Could anybody tells me how can this Operations results "sar" a negative number?

data[0] is promoted to int before the shift operator is applied.
Therefore, if for example, data[0] is -128,
you are applying the shift on the int -128, whose binary representation is :
11111111 11111111 11111111 10000000
This results in
00000011 11111111 11111111 11111110
And after you cast that back to byte, you end up with a negative number
11111110 (-2)
If you want to ignore the 1 bits that were added as a result of the int promotion, you can write :
byte sar = (byte) ((data[0]&0xff)>>>6);
This will result in 2 (when data[0] is -128).
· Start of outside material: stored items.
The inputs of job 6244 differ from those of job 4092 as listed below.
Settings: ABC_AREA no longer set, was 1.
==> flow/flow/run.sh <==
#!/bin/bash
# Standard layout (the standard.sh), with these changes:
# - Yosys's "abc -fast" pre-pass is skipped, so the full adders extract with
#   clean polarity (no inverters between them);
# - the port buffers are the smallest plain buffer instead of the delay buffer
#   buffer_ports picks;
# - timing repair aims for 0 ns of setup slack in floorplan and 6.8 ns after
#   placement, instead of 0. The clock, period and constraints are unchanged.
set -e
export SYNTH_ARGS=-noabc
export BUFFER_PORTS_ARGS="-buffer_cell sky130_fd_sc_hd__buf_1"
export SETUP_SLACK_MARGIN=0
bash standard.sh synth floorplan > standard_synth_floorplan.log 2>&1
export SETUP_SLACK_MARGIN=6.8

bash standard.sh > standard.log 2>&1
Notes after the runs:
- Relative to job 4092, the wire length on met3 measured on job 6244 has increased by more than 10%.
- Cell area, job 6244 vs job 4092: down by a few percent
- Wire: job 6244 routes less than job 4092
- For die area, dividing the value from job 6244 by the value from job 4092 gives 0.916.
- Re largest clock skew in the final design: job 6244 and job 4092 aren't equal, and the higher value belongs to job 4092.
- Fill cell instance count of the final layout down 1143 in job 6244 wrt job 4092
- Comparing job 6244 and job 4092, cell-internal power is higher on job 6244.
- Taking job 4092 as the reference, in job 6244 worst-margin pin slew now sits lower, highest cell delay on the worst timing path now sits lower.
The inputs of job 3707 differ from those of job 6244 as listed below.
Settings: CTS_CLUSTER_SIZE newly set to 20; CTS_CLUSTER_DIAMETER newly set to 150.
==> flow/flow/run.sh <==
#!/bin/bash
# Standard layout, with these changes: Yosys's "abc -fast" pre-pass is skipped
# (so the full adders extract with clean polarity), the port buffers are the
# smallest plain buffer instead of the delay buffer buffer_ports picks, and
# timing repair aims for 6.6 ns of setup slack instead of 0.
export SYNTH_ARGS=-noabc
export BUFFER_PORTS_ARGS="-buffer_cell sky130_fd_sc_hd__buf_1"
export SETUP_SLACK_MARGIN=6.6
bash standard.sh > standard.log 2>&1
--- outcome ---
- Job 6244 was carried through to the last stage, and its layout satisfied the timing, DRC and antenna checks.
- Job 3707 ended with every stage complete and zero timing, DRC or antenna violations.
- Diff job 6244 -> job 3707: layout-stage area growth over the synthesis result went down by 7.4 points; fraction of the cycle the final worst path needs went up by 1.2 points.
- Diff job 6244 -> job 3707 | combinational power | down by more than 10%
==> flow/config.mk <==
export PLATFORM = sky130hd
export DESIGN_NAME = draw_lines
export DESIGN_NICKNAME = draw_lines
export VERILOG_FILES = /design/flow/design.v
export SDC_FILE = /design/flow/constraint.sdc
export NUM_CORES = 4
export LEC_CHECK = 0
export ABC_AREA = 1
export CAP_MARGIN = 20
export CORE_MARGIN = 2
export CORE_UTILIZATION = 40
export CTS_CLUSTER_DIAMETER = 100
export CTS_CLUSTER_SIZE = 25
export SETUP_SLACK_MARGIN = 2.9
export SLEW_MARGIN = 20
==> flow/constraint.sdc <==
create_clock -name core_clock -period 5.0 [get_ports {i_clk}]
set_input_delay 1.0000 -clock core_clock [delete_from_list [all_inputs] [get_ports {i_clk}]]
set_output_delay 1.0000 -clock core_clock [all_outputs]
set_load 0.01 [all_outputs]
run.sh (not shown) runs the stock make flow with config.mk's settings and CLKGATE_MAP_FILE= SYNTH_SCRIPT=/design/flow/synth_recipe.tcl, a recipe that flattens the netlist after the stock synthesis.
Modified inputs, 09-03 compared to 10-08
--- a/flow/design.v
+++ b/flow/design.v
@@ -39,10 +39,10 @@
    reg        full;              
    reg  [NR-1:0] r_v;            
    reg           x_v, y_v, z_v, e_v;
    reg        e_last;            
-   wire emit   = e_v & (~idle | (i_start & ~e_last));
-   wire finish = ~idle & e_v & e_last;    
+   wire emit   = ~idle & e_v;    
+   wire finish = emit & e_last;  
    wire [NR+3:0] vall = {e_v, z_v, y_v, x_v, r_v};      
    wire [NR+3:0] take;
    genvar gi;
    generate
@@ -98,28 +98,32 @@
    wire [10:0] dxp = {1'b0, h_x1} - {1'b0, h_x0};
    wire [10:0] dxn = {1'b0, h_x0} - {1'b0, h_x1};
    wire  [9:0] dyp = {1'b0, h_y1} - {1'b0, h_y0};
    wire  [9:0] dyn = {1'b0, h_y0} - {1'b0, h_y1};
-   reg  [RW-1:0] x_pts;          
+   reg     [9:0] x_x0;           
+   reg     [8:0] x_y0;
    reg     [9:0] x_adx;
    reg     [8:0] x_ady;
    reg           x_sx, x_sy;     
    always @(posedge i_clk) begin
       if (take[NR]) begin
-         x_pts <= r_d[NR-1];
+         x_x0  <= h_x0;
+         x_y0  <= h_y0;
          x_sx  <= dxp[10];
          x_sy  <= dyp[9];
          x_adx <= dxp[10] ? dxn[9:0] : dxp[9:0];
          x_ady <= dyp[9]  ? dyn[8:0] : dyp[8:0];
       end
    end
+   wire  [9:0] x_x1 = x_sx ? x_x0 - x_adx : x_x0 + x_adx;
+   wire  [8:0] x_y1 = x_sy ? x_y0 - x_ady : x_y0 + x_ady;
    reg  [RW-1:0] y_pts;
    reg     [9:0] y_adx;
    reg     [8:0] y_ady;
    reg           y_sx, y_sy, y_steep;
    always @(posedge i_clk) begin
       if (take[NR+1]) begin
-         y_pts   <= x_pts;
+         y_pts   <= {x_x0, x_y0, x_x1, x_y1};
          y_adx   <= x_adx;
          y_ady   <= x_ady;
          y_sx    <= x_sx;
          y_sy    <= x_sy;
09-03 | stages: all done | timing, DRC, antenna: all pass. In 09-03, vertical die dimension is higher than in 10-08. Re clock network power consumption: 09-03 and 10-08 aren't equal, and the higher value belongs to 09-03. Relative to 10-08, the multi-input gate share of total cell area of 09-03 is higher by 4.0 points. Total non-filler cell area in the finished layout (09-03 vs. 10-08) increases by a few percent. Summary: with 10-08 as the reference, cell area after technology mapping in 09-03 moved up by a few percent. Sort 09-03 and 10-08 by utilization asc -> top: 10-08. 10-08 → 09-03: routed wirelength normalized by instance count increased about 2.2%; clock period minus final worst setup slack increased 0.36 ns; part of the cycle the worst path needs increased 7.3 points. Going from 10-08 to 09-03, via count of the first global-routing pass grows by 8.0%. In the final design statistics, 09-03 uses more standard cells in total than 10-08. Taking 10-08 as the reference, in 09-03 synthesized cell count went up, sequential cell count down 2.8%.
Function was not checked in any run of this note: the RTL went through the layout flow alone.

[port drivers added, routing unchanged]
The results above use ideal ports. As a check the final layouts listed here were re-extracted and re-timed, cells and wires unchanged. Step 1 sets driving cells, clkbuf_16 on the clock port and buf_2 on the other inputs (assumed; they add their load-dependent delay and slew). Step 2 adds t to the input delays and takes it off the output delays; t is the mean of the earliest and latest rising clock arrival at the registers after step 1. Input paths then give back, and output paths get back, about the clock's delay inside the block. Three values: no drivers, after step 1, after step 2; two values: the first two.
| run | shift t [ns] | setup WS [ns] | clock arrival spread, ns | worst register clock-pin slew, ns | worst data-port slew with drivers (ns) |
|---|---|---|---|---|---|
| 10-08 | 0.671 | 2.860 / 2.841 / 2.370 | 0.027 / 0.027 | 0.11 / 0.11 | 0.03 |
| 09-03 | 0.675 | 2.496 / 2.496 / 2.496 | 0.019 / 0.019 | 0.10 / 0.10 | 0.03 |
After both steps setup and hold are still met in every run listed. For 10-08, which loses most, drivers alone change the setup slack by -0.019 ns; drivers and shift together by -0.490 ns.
Weird behaviour of bit-shifting with byte in Java

As I was using bit-shifting on byte, I notice I was getting weird results when using unsigned right shift (>>>). With int, both right shift (signed:>> and unsigned:>>>) behave as expected:
int min1 = Integer.MIN_VALUE>>31; //min1 = -1
int min2 = Integer.MIN_VALUE>>>31; //min2 = 1
But when I do the same with byte, strange things happen with unsigned right shift:
byte b1 = Byte.MIN_VALUE; //b1 = -128
b1 >>= 7; //b1 = -1
byte b2 = Byte.MIN_VALUE; //b2 = -128
b2 >>>= 7; //b2 = -1; NOT 1!
b2 >>>= 8; //b2 = -1; NOT 0!
I figured that it could be that the compiler is converting the byte to int internally, but does not seem quite sufficient to explain that behaviour.
Why is bit-shifting behaving that way with byte in Java?
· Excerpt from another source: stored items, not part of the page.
This design comes from an exercise in tuning for small area on the open sky130 flow, not from production work. Function was checked by simulation only, so behaviour that the tests miss may differ from the original. No activity file was given, so power comes from the tool's default toggle rates. The flow treats the clock pin as an ideal source, which a real chip does not have.

// RegisterBank
module RegisterBank(clk,writeEnabled,regAddress1,regAddress2,writeAddress,writeData,pc,dataOut1,dataOut2);
	input logic clk;
	input writeEnabled;
	input logic [3:0] regAddress1;
	input logic [3:0] regAddress2;
	input logic [3:0] writeAddress;
	input logic [31:0] writeData;
	input logic [31:0] pc;
	output logic [31:0] dataOut1;
	output logic [31:0] dataOut2;
	logic [31:0] regs [14:0];
	always_ff @(posedge clk)
		for (int i = 0; i < 15; i++)
			if (writeEnabled && writeAddress == i)
				regs[i] <= writeData;
	logic [15:0] n1, n2;
	always_comb
		for (int i = 0; i < 16; i++) begin
			n1[i] = regAddress1 != i;
			n2[i] = regAddress2 != i;
		end
	genvar b;
	generate
		for (b = 0; b < 32; b++) begin : g_bit
			logic [15:0] d;
			for (genvar i = 0; i < 15; i++) begin : g_d
				assign d[i] = regs[i][b];
			end
			assign d[15] = pc[b];
			rb_rdbit u_r1 (.n(n1), .d(d), .y(dataOut1[b]));
			rb_rdbit u_r2 (.n(n2), .d(d), .y(dataOut2[b]));
		end
	endgenerate
endmodule
Size in the first run: roughly 1300 cells after synthesis, ~140 I/O pins.
Settings: LEC_CHECK=0, CAP_MARGIN=20, CORE_MARGIN=2, CORE_UTILIZATION=40, SLEW_MARGIN=20, SYNTH_HIERARCHICAL=1; clock period 5.0 ns.
run.sh (not shown) runs the stock make flow with config.mk's settings and CLKGATE_MAP_FILE= SYNTH_SCRIPT=/design/flow/synth_recipe.tcl, a recipe that flattens the netlist after the stock synthesis.
Edit:
CAP_MARGIN = 0   (was 20)
CTS_BUF_LIST = sky130_fd_sc_hd__clkbuf_4 sky130_fd_sc_hd__clkbuf_8   (was not set)
SLEW_MARGIN = 0   (was 20)
The new run went through all stages and came out clean.
Clock-buffer cell count climbs by 36.
Synthesized area is unchanged.
Flip-flop and latch count is unchanged.
Die area does not change.
Via count increases by 1.2%.
Clock power drops by 6.9%.
Global-route usage grows by 0.19 points.
Edit:
==> flow/flow/run.sh (new file) <==
#!/bin/bash
set -euo pipefail
bash standard.sh synth > flow_synth.log 2>&1
bash standard.sh \
  "BUFFER_PORTS_ARGS=-buffer_cell sky130_fd_sc_hd__buf_1" \
  "CTS_ARGS=-sink_clustering_enable -repair_clock_nets -dont_use_dummy_load -sink_clustering_size 30 -sink_clustering_max_diameter 100 -buf_list sky130_fd_sc_hd__clkbuf_16" \
  finish > flow_make.log 2>&1
==> flow/standard.sh (new file) <==
#!/bin/bash
# synth_recipe.tcl (not shown) runs the flow's synth.tcl, then flattens the netlist and writes it again
# the make line also repeats each setting of config.mk as NAME=value (left out here)
make -C /OpenROAD-flow-scripts/flow DESIGN_CONFIG=/design/flow/config.mk WORK_HOME=/design/flow/orfs CLKGATE_MAP_FILE= SYNTH_SCRIPT=/design/flow/synth_recipe.tcl "${@:-finish}"
CTS_BUF_LIST = not set   (was sky130_fd_sc_hd__clkbuf_4 sky130_fd_sc_hd__clkbuf_8)
GPL_TIMING_DRIVEN = 0   (was not set)
removed: flow/run.sh
Effect:
- The new run completed with no timing, DRC or antenna violations
- maximum frequency grows by 11%
- cell area goes down by 5.9%
- utilization came out lower by 2.9 points
- worst hold slack gets worse by 0.35 ns
- setup slack improves by 0.47 ns
- global-route usage decreases by 0.49 points
- routed wire length hardly moves
- area after synthesis stays the same
- via count shrinks by 0.86%
Edit:
--- a/flow/flow/run.sh
+++ b/flow/flow/run.sh
@@ -5,3 +5,4 @@
   "BUFFER_PORTS_ARGS=-buffer_cell sky130_fd_sc_hd__buf_1" \
   "CTS_ARGS=-sink_clustering_enable -repair_clock_nets -dont_use_dummy_load -sink_clustering_size 30 -sink_clustering_max_diameter 100 -buf_list sky130_fd_sc_hd__clkbuf_16" \
+  "RECOVER_POWER=100" \
   finish > flow_make.log 2>&1
GPL_TIMING_DRIVEN = not set   (was 0)
This time the run completed, yet does not pass: capacitance limit, slew limit; synthesized cell count does not change; worst setup slack loses 0.18 ns; die area is unchanged; non-clock buffer count shrinks by 5.

* * *

The RTL this note starts from:
==> flow/design.v <==
`timescale 1ns / 1ps
module rb_oai22(input logic a1, a2, b1, b2, output logic y);
	assign y = ~((a1 | a2) & (b1 | b2));
endmodule
module rb_nor8(input logic [7:0] a, output logic y);
	assign y = ~|a;
endmodule
module rb_rdbit(input logic [15:0] n, input logic [15:0] d, output logic y);
	logic [7:0] p;
	genvar k;
	generate
		for (k = 0; k < 8; k++) begin : g_p
			rb_oai22 u (.a1(n[2*k]), .a2(d[2*k]), .b1(n[2*k+1]), .b2(d[2*k+1]), .y(p[k]));
		end
	endgenerate
	rb_nor8 u_y (.a(p), .y(y));
endmodule
module RegisterBank(clk,writeEnabled,regAddress1,regAddress2,writeAddress,writeData,pc,dataOut1,dataOut2);
	input logic clk;
	input writeEnabled;
	input logic [3:0] regAddress1;
	input logic [3:0] regAddress2;
	input logic [3:0] writeAddress;
	input logic [31:0] writeData;
	input logic [31:0] pc;
	output logic [31:0] dataOut1;
	output logic [31:0] dataOut2;
	logic [31:0] regs [14:0];
	always_ff @(posedge clk)
		for (int i = 0; i < 15; i++)
			if (writeEnabled && writeAddress == i)
				regs[i] <= writeData;
	logic [15:0] n1, n2;
	always_comb
		for (int i = 0; i < 16; i++) begin
			n1[i] = regAddress1 != i;
			n2[i] = regAddress2 != i;
		end
	genvar b;
	generate
		for (b = 0; b < 32; b++) begin : g_bit
			logic [15:0] d;
			for (genvar i = 0; i < 15; i++) begin : g_d
				assign d[i] = regs[i][b];
			end
			assign d[15] = pc[b];
			rb_rdbit u_r1 (.n(n1), .d(d), .y(dataOut1[b]));
			rb_rdbit u_r2 (.n(n2), .d(d), .y(dataOut2[b]));
		end
	endgenerate
endmodule
Settings: LEC_CHECK=0, CAP_MARGIN=0, CORE_MARGIN=2, CORE_UTILIZATION=55, PLACE_DENSITY=0.85, SLEW_MARGIN=0, SYNTH_HIERARCHICAL=1; clock period 5.0 ns.
standard.sh (not shown) runs the stock make flow with config.mk's settings and CLKGATE_MAP_FILE= SYNTH_SCRIPT=/design/flow/synth_recipe.tcl, a recipe that flattens the netlist after the stock synthesis.
==> flow/flow/run.sh <==
#!/bin/bash
# The standard layout (standard.sh), run unchanged for synthesis; for the
# later steps: plain buf_1 cells as port buffers, a clock tree without dummy
# loads, and a smaller set of buffer cells for the resizer.
set -euo pipefail
bash standard.sh synth > flow_synth.log 2>&1
DU="sky130_fd_sc_hd__probe_p_8 sky130_fd_sc_hd__probec_p_8 sky130_fd_sc_hd__lpflow_bleeder_1 sky130_fd_sc_hd__lpflow_clkbufkapwr_1 sky130_fd_sc_hd__lpflow_clkbufkapwr_16 sky130_fd_sc_hd__lpflow_clkbufkapwr_2 sky130_fd_sc_hd__lpflow_clkbufkapwr_4 sky130_fd_sc_hd__lpflow_clkbufkapwr_8 sky130_fd_sc_hd__lpflow_clkinvkapwr_1 sky130_fd_sc_hd__lpflow_clkinvkapwr_16 sky130_fd_sc_hd__lpflow_clkinvkapwr_2 sky130_fd_sc_hd__lpflow_clkinvkapwr_4 sky130_fd_sc_hd__lpflow_clkinvkapwr_8 sky130_fd_sc_hd__lpflow_decapkapwr_12 sky130_fd_sc_hd__lpflow_decapkapwr_3 sky130_fd_sc_hd__lpflow_decapkapwr_4 sky130_fd_sc_hd__lpflow_decapkapwr_6 sky130_fd_sc_hd__lpflow_decapkapwr_8 sky130_fd_sc_hd__lpflow_inputiso0n_1 sky130_fd_sc_hd__lpflow_inputiso0p_1 sky130_fd_sc_hd__lpflow_inputiso1n_1 sky130_fd_sc_hd__lpflow_inputiso1p_1 sky130_fd_sc_hd__lpflow_inputisolatch_1 sky130_fd_sc_hd__lpflow_isobufsrc_1 sky130_fd_sc_hd__lpflow_isobufsrc_16 sky130_fd_sc_hd__lpflow_isobufsrc_2 sky130_fd_sc_hd__lpflow_isobufsrc_4 sky130_fd_sc_hd__lpflow_isobufsrc_8 sky130_fd_sc_hd__lpflow_isobufsrckapwr_16 sky130_fd_sc_hd__lpflow_lsbuf_lh_hl_isowell_tap_1 sky130_fd_sc_hd__lpflow_lsbuf_lh_hl_isowell_tap_2 sky130_fd_sc_hd__lpflow_lsbuf_lh_hl_isowell_tap_4 sky130_fd_sc_hd__lpflow_lsbuf_lh_isowell_4 sky130_fd_sc_hd__lpflow_lsbuf_lh_isowell_tap_1 sky130_fd_sc_hd__lpflow_lsbuf_lh_isowell_tap_2 sky130_fd_sc_hd__lpflow_lsbuf_lh_isowell_tap_4 sky130_fd_sc_hd__buf_6 sky130_fd_sc_hd__buf_8 sky130_fd_sc_hd__buf_12 sky130_fd_sc_hd__buf_16 sky130_fd_sc_hd__bufbuf_16 sky130_fd_sc_hd__bufbuf_8 sky130_fd_sc_hd__bufinv_16 sky130_fd_sc_hd__bufinv_8 sky130_fd_sc_hd__clkdlybuf4s15_1 sky130_fd_sc_hd__clkdlybuf4s15_2 sky130_fd_sc_hd__clkdlybuf4s18_1 sky130_fd_sc_hd__clkdlybuf4s18_2 sky130_fd_sc_hd__clkdlybuf4s25_1 sky130_fd_sc_hd__clkdlybuf4s25_2 sky130_fd_sc_hd__clkdlybuf4s50_1 sky130_fd_sc_hd__clkdlybuf4s50_2 sky130_fd_sc_hd__dlygate4sd1_1 sky130_fd_sc_hd__dlygate4sd2_1 sky130_fd_sc_hd__dlygate4sd3_1 sky130_fd_sc_hd__dlymetal6s2s_1 sky130_fd_sc_hd__dlymetal6s4s_1 sky130_fd_sc_hd__dlymetal6s6s_1 sky130_fd_sc_hd__clkbuf_8 sky130_fd_sc_hd__clkbuf_4 sky130_fd_sc_hd__clkbuf_2 sky130_fd_sc_hd__clkbuf_1"
bash standard.sh \
  "BUFFER_PORTS_ARGS=-buffer_cell sky130_fd_sc_hd__buf_1" \
  "CTS_ARGS=-sink_clustering_enable -repair_clock_nets -dont_use_dummy_load -sink_clustering_size 30 -sink_clustering_max_diameter 100 -buf_list sky130_fd_sc_hd__clkbuf_16" \
  "DONT_USE_CELLS=$DU" \
  finish > flow_make.log 2>&1
Edit:
- CORE_UTILIZATION: 55 -> 40
- PLACE_DENSITY: 0.85 -> unset
The changed run finished with timing, DRC and antenna clean.
Global-route usage falls by 6.8 points.
Hold slack gets better by 0.015 ns.
Wire length rises by about 10%.
Clock power hardly moves.

==> separate check: timing with driven ports <==
In the flow no input, the clock included, has a driving cell. The finished layouts below were timed again as built, in two steps. Step 1, drivers: a clkbuf_16 drives clk and a buf_2 each remaining input, both assumed. Step 2 moves the port delays by t, midway between the first and last clock arrival at a register: inputs arrive t later, outputs are due t later. That takes back most of the time a late clock gives input paths. Slacks: ideal / step 1 / step 2; pairs: ideal / step 1.
run	shift t [ns]	setup slack, ns	worst setup path after step 2
the first run of note 1	0.631	0.138 / 0.115 / 0.115	input to output
the second run of note 1	0.675	0.134 / 0.101 / 0.101	input to output
the third run of note 1	0.599	0.604 / 0.573 / 0.573	input to output
the fourth run of note 1	0.601	0.425 / 0.390 / -0.013	input to register
the first run of note 2	0.593	0.668 / 0.606 / 0.606	input to output
the second run of note 2	0.591	0.423 / 0.396 / 0.396	input to output
For the fourth run of note 1, which loses most, drivers alone change the setup slack by -0.035 ns; drivers and shift together by -0.438 ns.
This happens exactly because byte is promoted to int prior performing bitwise operations. int -128 is presented as:
11111111 11111111 11111111 10000000
Thus, shifting right to 7 or 8 bits still leaves 7-th bit 1, so result is narrowed to negative byte value.
Compare:
System.out.println((byte) (b >>> 7)); // -1
System.out.println((byte) ((b & 0xFF) >>> 7)); // 1
By b & 0xFF, all highest bits are cleared prior shift, so result is produced as expected.

Shift operators for byte, short and char are always done on int.
Therefore, the value really being shifted is the int value -128, which looks like this
int b = 0b11111111_11111111_11111111_10000000;
When you do b2 >>= 7; what you are really doing is shifting the above value 7 places to the right, then casting back to a byte by only considering the last 8 bits.
After shifting 7 places to the right we get
0b11111111_11111111_11111111_11111111;
When we convert this back to a byte, we get just 11111111, which is -1, because the byte type is signed.
If you want to get the answer 1 you could shift 31 places without sign extension.
byte b2 = Byte.MIN_VALUE; //b2 = -128
b2 >>>= 31;
System.out.println(b2); // 1

Refer to JLS 15.19 Shift Operators:
Unary numeric promotion (§5.6.1) is performed on each operand separately.
and in 5.6.1 Unary Numeric Promotion :
if the operand is of compile-time type byte, short, or char, it is promoted to a value of type int by a widening primitive conversion
So, your byte operands are promoted to int before shifting. The value -128 is 11111111111111111111111110000000 .
After the shifting 7 or 8 times, the lowest 8 bits are all 1s, which when assigning to a byte, a narrowing primitive conversion occurs. Refer to JLS 5.1.3 Narrowing Primitive Conversion :
A narrowing conversion of a signed integer to an integral type T simply discards all but the n lowest order bits, where n is the number of bits used to represent type T.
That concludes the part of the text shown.